A Picture & 100 Words

A Picture & 100 Words

We Fear the One Thing That Makes Us Feel the Most Alive

How to befriend fear and embrace the unknown

Joseph Dalton's avatar
Joseph Dalton
Mar 24, 2025
∙ Paid
A man sitting on a tree
A photo of the author on Socotra Island (an unknown place that I feared).

Jack and I filed through the woods in our bathing suits, barefooted and wide-eyed. The banks of the Ohio vanished from sight as we moved up the hill and deeper into the shadows of the forest. We were 8-year-old summer fish out of water. There was no path. But there was something back here; he knew it, and I knew it. We came to a clearing, and we saw the first car. Then another, and another. Then, beyond the first cluster of mangled metal, we came to a full auto graveyard — tucked away and rotting there on the forest floor. There must have been 30 cars, rusted out and waiting to be explored.

We couldn’t contain ourselves. We crawled in and out of every window, door, and trunk. I remember leaping into the hood of a hollowed-out car, making engine noises and giggling.

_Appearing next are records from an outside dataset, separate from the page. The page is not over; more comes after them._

What follows belongs to an exercise in optimizing a design on an open flow for small area; a production flow would make more cautious choices. The RTL was checked by simulation tests, not by an equivalence proof against the original design. No driver is modelled on the clock port, so clock power and skew are understated where the tree is cut down; a real chip needs a root buffer or a tree. Power is estimated from default activity; no workload was simulated.

### design.v
`timescale 1ns / 1ps
module upcounter (
    input i_clk, i_reset,
    output [7:0] o_font,
    output [3:0] o_digit
    );
    reg [1:0] q;
    reg [1:0] s;
    reg h;
    reg [15:0] r;
    wire q_is1 = ~q[1] & q[0];           
    wire q_is3 = q[1] & ~q[0];           
    wire upd = q_is3 & h;                
    wire [3:0] a = {r[1], r[2], r[3], r[4]};
    wire ea = upd & (s == 2'd0);         
    wire [3:0] b = {r[13], r[14], r[15], r[0]};
    wire a9 = (a[1] & ~a[3]);                      
    wire [3:0] w0 = {r[1], r[2], r[3], r[4]};
    wire [3:0] w1 = {r[5], r[6], r[7], r[8]};
    wire [3:0] w2 = {r[9], r[10], r[11], r[12]};
    wire z8 = ~(((w0[3]) | (w0[0])) | ((w1[3]) | (w1[0])));          
    wire z12 = z8 & ~(((w2[3]) | (w2[0])));            
    wire eb = upd & ((s == 2'd0) & a9 | (s == 2'd1) & z8 | (s == 2'd2) & z12);
    wire [3:0] na, nb;
    assign na[0] = (a[0] & ~a[1]) | (a[0] & ~ea) | (a[2] & a[3] & ea);
    assign na[1] = (a[1] & a[3]) | (a[1] & ~ea) | (a[0] & a[3] & ea);
    assign na[2] = (~a[0] & a[2]) | (a[2] & ~ea) | (~a[0] & a[3] & ea);
    assign na[3] = (~a[2] & a[3]) | (a[3] & ~ea) | (~a[2] & ea);
    assign nb[0] = (b[0] & ~b[1]) | (b[0] & ~eb) | (b[2] & b[3] & eb);
    assign nb[1] = (b[1] & b[3]) | (b[1] & ~eb) | (b[0] & b[3] & eb);
    assign nb[2] = (~b[0] & b[2]) | (b[2] & ~eb) | (~b[0] & b[3] & eb);
    assign nb[3] = (~b[2] & b[3]) | (b[3] & ~eb) | (~b[2] & eb);
    always @(posedge i_clk or posedge i_reset) begin
        if (i_reset) begin
            q <= 2'b00;
            s <= 2'd0;
            h <= 1'b0;
            r <= 16'd0;
        end else begin
            q <= {q[0], ~q[1]};
            if (q_is1) begin
                s <= {s[1] ^ s[0], ~s[0]};
                if (s[1] & s[0]) h <= ~h;
            end
            r <= {nb[2], nb[3], r[12:5], na[0], na[1], na[2], na[3], nb[0], nb[1]};
        end
    end
    reg [3:0] sel;
    always @(*) begin
        case (q)    
            2'b00: sel = {r[2], r[3], r[4], r[5]};    
            2'b01: sel = {r[3], r[4], r[5], r[6]};    
            2'b11: sel = {r[0], r[1], r[2], r[3]};    
            default: sel = {r[1], r[2], r[3], r[4]};  
        endcase
    end
    wire [6:0] seg;
    assign seg[0] = (i_reset) | (sel[0] & ~sel[2] & ~sel[3]) | (~sel[0] & ~sel[1] & ~sel[2] & sel[3]);
    assign seg[1] = (sel[0] & sel[3]) | (i_reset);
    assign seg[2] = (i_reset) | (~sel[0] & ~sel[1] & sel[2]);
    assign seg[3] = (~sel[0] & ~sel[2] & sel[3]) | (i_reset) | (sel[0] & ~sel[2] & ~sel[3]);
    assign seg[4] = (sel[0] & ~sel[1]) | (~sel[0] & ~sel[2] & sel[3]) | (i_reset) | (sel[0] & sel[2]);
    assign seg[5] = (~sel[1] & sel[2]) | (~sel[0] & ~sel[2] & sel[3]) | (i_reset);
    assign seg[6] = (~sel[0] & ~sel[2]);
    assign o_font = {1'b1, seg};
    assign o_digit = ~(4'b0001 << s);
endmodule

There were deep red stains on the seat of one car. On the windshield of another, there was a splintered indentation, the shape of a bowling ball — or human head. We karate-kicked wing mirrors and pounced on car hoods. We bent back hood ornaments until we heard funny creaking noises. Jack jumped up and down in a truck bed, laughing hysterically.

Then the stray cats came. They looked sick. One lunged at Jack, hissing and swiping at his bare ankle.

We could stay and fight or we could flee this paradise. We didn’t want to end up like those cars.

Would other kids come to kick around our bones?

Such is the cost of discovering the unknown. And so we fled, leaping across tires and long jumping over the collapsed carcasses of cars—cars that once zoomed from A to B. Did they see Alaska, Little Rock, or Miami? What unknowns had they discovered?

How did they end up here, in this clearing, somewhere in Northern Kentucky?

The cats trailed us for what seemed like hours. Somehow, we never lost our footing, as we sprinted through the thick brush, bloodying our little legs.

As kids, the great American junkyard was the ultimate unknown. The more we explored, the more mysterious it became.

But those cats scared the sh*t out of us. I’ll never forget sprinting down that hillside with my best friend, screaming and laughing, knowing that we had discovered — and lived — a great unknown.

The unknown is the source of our greatest fears. And funny enough, what we desire most is to feel the most alive — really and truly alive. We feel the most alive dancing in the forests of limitless possibility — deep in the valley of the shadow of the unknown.

Go where you feel most alive

There’s no hero’s journey that doesn’t involve the unknown. Can you imagine watching an “Indiana Jones” or “Star Wars” movie centered on familiar places and outcomes? What a carefully choreographed sh*t show that would be.

Our minds perceive the unknown as a distant darkness, ominous and full of monsters. Yet there’s always a light there to guide us. Just when we think we will drown in darkness, the moon illuminates the path deeper into the unknown. And along that dirt path, we become more resistant to the fear that once kept us on the well-paved road.